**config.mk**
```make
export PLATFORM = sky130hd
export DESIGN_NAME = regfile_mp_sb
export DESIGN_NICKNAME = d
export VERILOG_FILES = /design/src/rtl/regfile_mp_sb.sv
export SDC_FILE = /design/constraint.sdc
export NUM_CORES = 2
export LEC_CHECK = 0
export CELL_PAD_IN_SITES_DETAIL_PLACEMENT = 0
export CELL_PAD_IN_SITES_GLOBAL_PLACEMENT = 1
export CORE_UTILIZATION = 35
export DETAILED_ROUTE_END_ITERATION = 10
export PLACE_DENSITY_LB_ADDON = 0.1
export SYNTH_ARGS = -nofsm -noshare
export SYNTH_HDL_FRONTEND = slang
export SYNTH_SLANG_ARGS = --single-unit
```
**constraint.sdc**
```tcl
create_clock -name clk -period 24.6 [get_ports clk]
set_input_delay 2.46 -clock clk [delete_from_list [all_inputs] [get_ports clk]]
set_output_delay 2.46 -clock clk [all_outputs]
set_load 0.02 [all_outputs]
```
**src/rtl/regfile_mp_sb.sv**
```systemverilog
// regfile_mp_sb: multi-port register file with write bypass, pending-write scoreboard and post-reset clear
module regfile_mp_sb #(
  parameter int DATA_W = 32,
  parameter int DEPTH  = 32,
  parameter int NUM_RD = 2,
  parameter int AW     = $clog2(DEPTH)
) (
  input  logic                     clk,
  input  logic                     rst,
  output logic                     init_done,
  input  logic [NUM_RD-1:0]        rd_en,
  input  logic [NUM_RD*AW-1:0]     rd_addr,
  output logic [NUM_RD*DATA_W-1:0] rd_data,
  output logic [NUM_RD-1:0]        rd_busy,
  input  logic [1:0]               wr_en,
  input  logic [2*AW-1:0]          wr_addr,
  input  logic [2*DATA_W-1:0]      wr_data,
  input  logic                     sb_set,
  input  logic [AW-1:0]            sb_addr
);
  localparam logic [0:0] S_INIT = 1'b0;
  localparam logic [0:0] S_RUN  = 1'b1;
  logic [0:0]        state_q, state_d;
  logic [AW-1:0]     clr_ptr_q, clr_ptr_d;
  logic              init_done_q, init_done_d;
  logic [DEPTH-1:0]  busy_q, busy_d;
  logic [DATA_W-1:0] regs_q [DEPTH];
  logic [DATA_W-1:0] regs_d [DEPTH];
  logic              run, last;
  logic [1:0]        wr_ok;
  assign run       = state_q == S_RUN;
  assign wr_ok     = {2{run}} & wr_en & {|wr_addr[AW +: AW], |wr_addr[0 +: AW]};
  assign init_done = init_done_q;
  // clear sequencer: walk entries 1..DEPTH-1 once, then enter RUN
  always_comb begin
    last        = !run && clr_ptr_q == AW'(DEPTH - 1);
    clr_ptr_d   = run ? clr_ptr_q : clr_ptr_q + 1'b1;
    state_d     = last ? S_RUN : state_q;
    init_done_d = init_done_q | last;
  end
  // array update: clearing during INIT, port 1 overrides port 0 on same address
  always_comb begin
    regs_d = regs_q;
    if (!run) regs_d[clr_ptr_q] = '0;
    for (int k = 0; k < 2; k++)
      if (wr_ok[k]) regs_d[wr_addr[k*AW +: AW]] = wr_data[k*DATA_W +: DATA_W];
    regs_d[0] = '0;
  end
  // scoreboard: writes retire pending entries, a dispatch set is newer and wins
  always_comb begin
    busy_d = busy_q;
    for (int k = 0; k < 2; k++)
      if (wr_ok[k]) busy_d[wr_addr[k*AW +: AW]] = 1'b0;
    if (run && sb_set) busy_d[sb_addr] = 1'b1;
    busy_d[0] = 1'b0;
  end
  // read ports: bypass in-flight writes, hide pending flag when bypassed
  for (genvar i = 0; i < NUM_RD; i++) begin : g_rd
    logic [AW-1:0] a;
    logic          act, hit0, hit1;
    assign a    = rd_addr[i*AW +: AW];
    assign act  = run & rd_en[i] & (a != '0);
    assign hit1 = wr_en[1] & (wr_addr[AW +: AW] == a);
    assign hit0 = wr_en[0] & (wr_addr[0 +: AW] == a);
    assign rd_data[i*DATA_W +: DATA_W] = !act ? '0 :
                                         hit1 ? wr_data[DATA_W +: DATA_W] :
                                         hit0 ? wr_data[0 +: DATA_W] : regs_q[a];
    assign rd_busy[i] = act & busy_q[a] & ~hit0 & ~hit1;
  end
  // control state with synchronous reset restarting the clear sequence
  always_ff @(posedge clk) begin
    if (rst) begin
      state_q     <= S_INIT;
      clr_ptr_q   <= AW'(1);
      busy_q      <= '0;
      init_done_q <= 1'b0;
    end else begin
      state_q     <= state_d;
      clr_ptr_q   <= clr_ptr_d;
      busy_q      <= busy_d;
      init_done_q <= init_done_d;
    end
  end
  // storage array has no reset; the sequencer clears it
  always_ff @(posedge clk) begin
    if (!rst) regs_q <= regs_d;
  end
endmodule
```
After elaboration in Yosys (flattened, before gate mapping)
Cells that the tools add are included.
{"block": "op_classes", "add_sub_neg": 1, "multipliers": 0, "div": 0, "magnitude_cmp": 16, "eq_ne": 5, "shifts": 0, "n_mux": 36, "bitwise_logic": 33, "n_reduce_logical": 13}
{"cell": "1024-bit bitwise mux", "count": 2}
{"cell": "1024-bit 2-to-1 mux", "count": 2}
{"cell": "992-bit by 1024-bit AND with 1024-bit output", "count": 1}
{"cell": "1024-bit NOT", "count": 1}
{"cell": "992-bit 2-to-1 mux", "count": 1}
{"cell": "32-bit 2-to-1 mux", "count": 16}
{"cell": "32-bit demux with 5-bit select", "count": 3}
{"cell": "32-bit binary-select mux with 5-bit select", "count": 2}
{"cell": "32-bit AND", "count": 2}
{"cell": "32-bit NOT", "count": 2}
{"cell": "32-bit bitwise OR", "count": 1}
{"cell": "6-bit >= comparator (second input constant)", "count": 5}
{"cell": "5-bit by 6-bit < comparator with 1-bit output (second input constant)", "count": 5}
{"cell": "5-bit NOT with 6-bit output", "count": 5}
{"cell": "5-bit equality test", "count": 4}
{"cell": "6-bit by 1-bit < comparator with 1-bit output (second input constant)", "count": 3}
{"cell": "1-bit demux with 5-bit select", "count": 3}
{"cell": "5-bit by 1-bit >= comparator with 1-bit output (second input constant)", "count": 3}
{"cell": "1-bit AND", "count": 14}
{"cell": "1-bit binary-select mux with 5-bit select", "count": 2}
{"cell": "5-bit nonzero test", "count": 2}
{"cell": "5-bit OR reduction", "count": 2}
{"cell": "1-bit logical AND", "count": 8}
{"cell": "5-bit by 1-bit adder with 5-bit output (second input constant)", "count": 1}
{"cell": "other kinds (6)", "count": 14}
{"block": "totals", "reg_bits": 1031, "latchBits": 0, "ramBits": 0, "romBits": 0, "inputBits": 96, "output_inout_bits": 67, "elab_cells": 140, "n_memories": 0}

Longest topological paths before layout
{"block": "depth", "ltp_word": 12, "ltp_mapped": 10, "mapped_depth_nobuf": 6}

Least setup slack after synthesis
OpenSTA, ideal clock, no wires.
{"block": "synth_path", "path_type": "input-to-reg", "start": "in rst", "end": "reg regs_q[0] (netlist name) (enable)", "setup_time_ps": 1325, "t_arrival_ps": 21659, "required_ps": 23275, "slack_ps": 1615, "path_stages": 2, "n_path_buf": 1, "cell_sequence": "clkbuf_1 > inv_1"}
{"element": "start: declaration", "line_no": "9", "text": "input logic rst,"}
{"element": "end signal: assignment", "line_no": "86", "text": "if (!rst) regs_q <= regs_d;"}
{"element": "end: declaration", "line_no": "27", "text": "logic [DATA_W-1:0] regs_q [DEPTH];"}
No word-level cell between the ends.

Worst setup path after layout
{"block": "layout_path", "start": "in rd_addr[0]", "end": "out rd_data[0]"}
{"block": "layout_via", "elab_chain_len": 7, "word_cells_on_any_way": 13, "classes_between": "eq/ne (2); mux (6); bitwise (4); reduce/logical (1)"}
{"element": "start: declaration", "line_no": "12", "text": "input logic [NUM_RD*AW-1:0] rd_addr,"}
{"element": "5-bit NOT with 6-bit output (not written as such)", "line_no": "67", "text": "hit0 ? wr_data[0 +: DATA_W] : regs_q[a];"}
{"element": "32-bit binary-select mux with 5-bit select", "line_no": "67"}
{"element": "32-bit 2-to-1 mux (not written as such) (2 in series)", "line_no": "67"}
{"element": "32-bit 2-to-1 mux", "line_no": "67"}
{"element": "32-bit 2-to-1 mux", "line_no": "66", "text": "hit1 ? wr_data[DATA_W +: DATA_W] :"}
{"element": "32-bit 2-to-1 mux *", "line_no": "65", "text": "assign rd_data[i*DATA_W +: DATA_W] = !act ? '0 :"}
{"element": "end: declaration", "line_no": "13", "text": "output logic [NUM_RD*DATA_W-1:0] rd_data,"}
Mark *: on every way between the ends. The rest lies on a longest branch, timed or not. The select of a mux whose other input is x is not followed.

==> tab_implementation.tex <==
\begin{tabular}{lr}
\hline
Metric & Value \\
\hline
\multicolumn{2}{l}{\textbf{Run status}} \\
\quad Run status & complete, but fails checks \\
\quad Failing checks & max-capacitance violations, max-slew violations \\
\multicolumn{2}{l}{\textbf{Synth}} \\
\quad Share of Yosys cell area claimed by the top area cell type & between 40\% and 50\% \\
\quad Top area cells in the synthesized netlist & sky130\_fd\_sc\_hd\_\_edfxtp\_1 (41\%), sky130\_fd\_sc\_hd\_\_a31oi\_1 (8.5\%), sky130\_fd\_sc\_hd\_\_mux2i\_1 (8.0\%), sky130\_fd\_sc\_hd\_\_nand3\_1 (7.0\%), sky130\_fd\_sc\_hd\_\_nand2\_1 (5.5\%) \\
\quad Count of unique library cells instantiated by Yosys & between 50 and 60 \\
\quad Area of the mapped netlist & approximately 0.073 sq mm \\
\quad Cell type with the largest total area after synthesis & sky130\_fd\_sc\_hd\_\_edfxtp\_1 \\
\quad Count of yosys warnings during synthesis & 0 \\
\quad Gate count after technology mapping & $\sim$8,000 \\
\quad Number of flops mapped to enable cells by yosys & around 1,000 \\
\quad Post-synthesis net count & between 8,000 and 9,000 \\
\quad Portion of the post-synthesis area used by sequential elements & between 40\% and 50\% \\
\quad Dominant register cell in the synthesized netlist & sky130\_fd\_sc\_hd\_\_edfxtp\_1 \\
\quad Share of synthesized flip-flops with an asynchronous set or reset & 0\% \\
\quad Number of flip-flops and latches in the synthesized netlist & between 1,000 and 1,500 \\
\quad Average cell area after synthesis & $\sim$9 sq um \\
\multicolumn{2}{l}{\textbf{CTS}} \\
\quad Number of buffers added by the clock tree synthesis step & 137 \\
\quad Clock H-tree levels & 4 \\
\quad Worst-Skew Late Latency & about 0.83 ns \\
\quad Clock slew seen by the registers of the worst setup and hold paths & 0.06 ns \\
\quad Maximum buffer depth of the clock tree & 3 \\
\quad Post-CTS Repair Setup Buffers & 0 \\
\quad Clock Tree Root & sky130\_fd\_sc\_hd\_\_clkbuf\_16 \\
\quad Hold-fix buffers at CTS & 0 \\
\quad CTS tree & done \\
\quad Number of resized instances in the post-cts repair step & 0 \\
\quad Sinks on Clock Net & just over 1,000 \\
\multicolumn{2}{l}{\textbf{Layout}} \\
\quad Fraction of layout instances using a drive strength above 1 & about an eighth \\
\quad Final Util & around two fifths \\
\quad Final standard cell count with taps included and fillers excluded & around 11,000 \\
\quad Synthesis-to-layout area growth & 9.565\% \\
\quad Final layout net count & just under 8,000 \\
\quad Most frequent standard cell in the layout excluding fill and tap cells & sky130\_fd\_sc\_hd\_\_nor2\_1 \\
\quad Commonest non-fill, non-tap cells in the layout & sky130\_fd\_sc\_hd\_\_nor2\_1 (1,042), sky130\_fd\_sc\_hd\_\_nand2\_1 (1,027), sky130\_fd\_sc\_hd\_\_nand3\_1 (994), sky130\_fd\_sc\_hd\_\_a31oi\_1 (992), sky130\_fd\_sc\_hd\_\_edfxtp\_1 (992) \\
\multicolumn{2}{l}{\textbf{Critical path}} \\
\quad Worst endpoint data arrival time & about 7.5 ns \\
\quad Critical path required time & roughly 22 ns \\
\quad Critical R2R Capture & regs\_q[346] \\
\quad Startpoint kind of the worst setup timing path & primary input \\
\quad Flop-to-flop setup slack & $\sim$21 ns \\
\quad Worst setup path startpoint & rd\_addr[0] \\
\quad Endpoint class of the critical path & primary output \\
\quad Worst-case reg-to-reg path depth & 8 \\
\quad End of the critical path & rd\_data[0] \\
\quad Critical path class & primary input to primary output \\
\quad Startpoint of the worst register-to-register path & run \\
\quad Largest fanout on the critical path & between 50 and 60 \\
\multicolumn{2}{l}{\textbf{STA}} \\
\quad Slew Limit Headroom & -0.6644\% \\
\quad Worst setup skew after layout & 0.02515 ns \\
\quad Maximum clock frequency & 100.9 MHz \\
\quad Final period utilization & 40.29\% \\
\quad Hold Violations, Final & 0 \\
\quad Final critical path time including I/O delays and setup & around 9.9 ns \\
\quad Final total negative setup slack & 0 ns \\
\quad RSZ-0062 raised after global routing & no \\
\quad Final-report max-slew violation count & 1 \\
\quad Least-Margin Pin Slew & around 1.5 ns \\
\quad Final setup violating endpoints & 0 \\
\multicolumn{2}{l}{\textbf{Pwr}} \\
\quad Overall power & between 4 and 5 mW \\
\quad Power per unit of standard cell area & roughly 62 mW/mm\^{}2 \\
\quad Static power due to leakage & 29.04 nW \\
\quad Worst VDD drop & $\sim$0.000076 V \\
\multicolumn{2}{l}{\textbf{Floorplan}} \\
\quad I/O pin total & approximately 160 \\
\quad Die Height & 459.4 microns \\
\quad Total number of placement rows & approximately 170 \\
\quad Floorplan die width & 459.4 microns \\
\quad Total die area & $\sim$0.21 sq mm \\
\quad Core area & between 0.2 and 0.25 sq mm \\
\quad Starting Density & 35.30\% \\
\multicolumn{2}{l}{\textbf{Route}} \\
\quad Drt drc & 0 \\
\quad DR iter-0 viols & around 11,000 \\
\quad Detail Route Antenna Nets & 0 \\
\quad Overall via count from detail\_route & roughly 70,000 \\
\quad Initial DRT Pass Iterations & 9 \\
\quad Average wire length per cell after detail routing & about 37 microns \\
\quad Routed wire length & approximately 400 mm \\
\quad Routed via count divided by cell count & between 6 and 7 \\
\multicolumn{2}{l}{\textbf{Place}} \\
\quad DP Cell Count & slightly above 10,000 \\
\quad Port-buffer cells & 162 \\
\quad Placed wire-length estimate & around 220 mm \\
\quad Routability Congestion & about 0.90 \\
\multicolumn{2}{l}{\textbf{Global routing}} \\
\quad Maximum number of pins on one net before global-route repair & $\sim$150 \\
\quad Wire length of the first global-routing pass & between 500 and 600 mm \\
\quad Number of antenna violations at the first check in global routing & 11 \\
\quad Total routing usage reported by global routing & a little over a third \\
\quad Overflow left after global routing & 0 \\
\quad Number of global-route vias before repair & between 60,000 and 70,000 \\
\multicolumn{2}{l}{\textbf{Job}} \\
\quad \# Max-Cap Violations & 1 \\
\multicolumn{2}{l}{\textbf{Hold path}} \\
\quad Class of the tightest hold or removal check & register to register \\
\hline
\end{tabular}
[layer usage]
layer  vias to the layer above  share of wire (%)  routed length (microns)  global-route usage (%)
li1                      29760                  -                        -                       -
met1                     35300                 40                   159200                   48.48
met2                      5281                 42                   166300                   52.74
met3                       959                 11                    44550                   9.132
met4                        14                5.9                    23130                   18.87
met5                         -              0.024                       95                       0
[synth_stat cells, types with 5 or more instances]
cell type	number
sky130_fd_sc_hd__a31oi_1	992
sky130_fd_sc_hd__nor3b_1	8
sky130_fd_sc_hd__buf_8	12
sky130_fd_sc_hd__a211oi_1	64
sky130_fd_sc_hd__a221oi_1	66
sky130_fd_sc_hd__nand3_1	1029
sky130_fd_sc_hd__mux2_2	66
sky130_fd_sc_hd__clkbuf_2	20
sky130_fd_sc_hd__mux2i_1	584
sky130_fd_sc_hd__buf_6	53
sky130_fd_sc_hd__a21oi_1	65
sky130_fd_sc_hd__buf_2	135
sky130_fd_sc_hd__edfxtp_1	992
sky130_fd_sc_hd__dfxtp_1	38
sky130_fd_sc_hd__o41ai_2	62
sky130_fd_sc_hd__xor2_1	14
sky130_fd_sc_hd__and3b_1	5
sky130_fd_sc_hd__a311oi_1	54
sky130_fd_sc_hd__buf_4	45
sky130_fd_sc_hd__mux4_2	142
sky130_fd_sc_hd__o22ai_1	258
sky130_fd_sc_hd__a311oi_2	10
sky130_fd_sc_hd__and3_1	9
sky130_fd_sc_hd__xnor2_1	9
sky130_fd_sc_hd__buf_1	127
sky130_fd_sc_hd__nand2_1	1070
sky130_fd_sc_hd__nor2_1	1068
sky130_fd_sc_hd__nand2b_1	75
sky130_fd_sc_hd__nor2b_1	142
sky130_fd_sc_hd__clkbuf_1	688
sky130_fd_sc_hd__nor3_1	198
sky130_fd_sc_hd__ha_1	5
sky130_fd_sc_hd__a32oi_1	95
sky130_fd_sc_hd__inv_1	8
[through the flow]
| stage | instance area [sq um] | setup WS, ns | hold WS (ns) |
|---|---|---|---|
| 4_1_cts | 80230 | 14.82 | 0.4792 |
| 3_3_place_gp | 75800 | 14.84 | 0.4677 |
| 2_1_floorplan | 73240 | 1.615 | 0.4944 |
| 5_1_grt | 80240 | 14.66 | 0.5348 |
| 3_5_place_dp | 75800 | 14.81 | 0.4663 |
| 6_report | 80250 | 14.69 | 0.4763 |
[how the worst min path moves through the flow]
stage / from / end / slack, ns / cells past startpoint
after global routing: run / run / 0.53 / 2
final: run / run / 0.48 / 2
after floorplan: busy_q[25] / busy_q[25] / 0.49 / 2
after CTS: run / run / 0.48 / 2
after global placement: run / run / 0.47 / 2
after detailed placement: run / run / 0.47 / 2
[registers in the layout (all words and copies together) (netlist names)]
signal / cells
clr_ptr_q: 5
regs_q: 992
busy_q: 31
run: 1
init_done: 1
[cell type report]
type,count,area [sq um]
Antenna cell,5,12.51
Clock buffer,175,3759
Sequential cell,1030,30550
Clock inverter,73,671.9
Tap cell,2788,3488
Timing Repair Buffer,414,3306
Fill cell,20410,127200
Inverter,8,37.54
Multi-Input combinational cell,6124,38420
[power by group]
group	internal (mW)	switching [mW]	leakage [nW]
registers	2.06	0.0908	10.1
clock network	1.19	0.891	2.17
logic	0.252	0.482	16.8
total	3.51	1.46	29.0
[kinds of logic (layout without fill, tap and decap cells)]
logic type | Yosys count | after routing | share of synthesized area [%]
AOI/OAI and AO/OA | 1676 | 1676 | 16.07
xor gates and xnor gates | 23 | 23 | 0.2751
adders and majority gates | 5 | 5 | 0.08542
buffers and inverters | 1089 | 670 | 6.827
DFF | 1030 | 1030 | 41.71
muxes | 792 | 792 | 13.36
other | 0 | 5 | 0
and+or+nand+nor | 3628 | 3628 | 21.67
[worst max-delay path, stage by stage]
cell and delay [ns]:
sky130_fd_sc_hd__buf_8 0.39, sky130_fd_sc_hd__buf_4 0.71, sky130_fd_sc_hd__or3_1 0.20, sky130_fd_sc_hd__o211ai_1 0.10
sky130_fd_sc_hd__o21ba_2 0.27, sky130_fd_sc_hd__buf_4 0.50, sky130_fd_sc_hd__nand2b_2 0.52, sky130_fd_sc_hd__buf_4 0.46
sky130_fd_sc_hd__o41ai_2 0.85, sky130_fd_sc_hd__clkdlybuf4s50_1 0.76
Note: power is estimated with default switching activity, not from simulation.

REQUIRED ACTION »
Go through the listing above and copy each line where the string "period" appears.

OUTPUT »
create_clock -name clk -period 24.6 [get_ports clk]
\quad Final period utilization & 40.29\% \\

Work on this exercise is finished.